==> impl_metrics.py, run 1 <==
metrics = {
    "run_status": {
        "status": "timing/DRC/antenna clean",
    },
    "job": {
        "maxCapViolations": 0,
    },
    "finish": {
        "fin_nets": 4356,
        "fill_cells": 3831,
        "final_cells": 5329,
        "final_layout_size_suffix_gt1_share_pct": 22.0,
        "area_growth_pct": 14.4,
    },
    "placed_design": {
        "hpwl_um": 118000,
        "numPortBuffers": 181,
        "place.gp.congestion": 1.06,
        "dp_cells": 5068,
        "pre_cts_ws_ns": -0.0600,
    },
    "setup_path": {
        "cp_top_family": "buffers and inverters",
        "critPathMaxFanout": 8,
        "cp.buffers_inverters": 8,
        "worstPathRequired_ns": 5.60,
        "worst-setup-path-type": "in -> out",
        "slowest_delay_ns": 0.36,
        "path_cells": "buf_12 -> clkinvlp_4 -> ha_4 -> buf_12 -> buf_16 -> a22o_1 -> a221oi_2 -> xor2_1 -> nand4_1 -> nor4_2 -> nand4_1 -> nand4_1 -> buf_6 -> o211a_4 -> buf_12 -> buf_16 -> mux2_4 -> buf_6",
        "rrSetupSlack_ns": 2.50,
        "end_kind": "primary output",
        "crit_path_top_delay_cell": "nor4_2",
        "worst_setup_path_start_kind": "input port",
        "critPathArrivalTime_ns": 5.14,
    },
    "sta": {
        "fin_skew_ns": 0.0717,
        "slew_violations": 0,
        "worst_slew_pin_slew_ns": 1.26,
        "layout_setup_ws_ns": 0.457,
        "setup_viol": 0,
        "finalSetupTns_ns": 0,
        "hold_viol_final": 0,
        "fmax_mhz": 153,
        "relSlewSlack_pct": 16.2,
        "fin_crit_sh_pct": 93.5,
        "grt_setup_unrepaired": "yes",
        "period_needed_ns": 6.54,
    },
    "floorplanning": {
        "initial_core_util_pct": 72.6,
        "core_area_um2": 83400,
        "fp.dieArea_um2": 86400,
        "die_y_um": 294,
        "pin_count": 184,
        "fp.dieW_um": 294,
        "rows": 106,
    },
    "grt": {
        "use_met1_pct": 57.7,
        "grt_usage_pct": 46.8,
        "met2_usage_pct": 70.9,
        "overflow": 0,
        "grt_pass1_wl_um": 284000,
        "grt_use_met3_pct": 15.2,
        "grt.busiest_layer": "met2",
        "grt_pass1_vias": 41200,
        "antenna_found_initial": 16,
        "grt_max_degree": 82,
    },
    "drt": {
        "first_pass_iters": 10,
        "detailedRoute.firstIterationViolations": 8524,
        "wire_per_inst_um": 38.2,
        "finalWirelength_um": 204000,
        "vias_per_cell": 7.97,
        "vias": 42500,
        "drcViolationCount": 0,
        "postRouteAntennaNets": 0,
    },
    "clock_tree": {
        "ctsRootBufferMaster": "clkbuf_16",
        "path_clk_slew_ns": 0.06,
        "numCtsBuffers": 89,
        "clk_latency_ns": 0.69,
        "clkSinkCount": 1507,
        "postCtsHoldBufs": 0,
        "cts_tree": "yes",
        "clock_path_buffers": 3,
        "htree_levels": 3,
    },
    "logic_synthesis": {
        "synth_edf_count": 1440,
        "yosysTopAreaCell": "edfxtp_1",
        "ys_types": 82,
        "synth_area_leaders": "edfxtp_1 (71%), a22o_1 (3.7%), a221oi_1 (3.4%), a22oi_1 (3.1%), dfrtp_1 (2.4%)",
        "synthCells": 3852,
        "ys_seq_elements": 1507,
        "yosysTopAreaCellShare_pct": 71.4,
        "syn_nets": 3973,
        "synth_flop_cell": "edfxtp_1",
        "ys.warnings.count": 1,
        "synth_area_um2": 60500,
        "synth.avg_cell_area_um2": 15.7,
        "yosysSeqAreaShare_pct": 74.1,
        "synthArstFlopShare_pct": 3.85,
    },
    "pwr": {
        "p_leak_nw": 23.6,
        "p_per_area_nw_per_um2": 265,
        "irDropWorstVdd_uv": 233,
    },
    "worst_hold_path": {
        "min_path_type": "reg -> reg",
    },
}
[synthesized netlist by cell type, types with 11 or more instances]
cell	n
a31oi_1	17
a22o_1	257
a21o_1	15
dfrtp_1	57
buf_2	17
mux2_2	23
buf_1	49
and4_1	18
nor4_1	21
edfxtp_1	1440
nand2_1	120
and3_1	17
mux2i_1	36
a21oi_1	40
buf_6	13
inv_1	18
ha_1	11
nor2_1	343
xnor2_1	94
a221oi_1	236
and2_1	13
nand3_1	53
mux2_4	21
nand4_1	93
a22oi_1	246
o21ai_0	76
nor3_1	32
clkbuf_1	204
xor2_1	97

-------

*About this task*. Give every entry back unchanged. Leave none out.

*Answer below*.
==> impl_metrics.py, run 1 <==
metrics = {
    "run_status": {
        "status": "timing/DRC/antenna clean",
    },
    "job": {
        "maxCapViolations": 0,
    },
    "finish": {
        "fin_nets": 4356,
        "fill_cells": 3831,
        "final_cells": 5329,
        "final_layout_size_suffix_gt1_share_pct": 22.0,
        "area_growth_pct": 14.4,
    },
    "placed_design": {
        "hpwl_um": 118000,
        "numPortBuffers": 181,
        "place.gp.congestion": 1.06,
        "dp_cells": 5068,
        "pre_cts_ws_ns": -0.0600,
    },
    "setup_path": {
        "cp_top_family": "buffers and inverters",
        "critPathMaxFanout": 8,
        "cp.buffers_inverters": 8,
        "worstPathRequired_ns": 5.60,
        "worst-setup-path-type": "in -> out",
        "slowest_delay_ns": 0.36,
        "path_cells": "buf_12 -> clkinvlp_4 -> ha_4 -> buf_12 -> buf_16 -> a22o_1 -> a221oi_2 -> xor2_1 -> nand4_1 -> nor4_2 -> nand4_1 -> nand4_1 -> buf_6 -> o211a_4 -> buf_12 -> buf_16 -> mux2_4 -> buf_6",
        "rrSetupSlack_ns": 2.50,
        "end_kind": "primary output",
        "crit_path_top_delay_cell": "nor4_2",
        "worst_setup_path_start_kind": "input port",
        "critPathArrivalTime_ns": 5.14,
    },
    "sta": {
        "fin_skew_ns": 0.0717,
        "slew_violations": 0,
        "worst_slew_pin_slew_ns": 1.26,
        "layout_setup_ws_ns": 0.457,
        "setup_viol": 0,
        "finalSetupTns_ns": 0,
        "hold_viol_final": 0,
        "fmax_mhz": 153,
        "relSlewSlack_pct": 16.2,
        "fin_crit_sh_pct": 93.5,
        "grt_setup_unrepaired": "yes",
        "period_needed_ns": 6.54,
    },
    "floorplanning": {
        "initial_core_util_pct": 72.6,
        "core_area_um2": 83400,
        "fp.dieArea_um2": 86400,
        "die_y_um": 294,
        "pin_count": 184,
        "fp.dieW_um": 294,
        "rows": 106,
    },
    "grt": {
        "use_met1_pct": 57.7,
        "grt_usage_pct": 46.8,
        "met2_usage_pct": 70.9,
        "overflow": 0,
        "grt_pass1_wl_um": 284000,
        "grt_use_met3_pct": 15.2,
        "grt.busiest_layer": "met2",
        "grt_pass1_vias": 41200,
        "antenna_found_initial": 16,
        "grt_max_degree": 82,
    },
    "drt": {
        "first_pass_iters": 10,
        "detailedRoute.firstIterationViolations": 8524,
        "wire_per_inst_um": 38.2,
        "finalWirelength_um": 204000,
        "vias_per_cell": 7.97,
        "vias": 42500,
        "drcViolationCount": 0,
        "postRouteAntennaNets": 0,
    },
    "clock_tree": {
        "ctsRootBufferMaster": "clkbuf_16",
        "path_clk_slew_ns": 0.06,
        "numCtsBuffers": 89,
        "clk_latency_ns": 0.69,
        "clkSinkCount": 1507,
        "postCtsHoldBufs": 0,
        "cts_tree": "yes",
        "clock_path_buffers": 3,
        "htree_levels": 3,
    },
    "logic_synthesis": {
        "synth_edf_count": 1440,
        "yosysTopAreaCell": "edfxtp_1",
        "ys_types": 82,
        "synth_area_leaders": "edfxtp_1 (71%), a22o_1 (3.7%), a221oi_1 (3.4%), a22oi_1 (3.1%), dfrtp_1 (2.4%)",
        "synthCells": 3852,
        "ys_seq_elements": 1507,
        "yosysTopAreaCellShare_pct": 71.4,
        "syn_nets": 3973,
        "synth_flop_cell": "edfxtp_1",
        "ys.warnings.count": 1,
        "synth_area_um2": 60500,
        "synth.avg_cell_area_um2": 15.7,
        "yosysSeqAreaShare_pct": 74.1,
        "synthArstFlopShare_pct": 3.85,
    },
    "pwr": {
        "p_leak_nw": 23.6,
        "p_per_area_nw_per_um2": 265,
        "irDropWorstVdd_uv": 233,
    },
    "worst_hold_path": {
        "min_path_type": "reg -> reg",
    },
}
[synthesized netlist by cell type, types with 11 or more instances]
cell	n
a31oi_1	17
a22o_1	257
a21o_1	15
dfrtp_1	57
buf_2	17
mux2_2	23
buf_1	49
and4_1	18
nor4_1	21
edfxtp_1	1440
nand2_1	120
and3_1	17
mux2i_1	36
a21oi_1	40
buf_6	13
inv_1	18
ha_1	11
nor2_1	343
xnor2_1	94
a221oi_1	236
and2_1	13
nand3_1	53
mux2_4	21
nand4_1	93
a22oi_1	246
o21ai_0	76
nor3_1	32
clkbuf_1	204
xor2_1	97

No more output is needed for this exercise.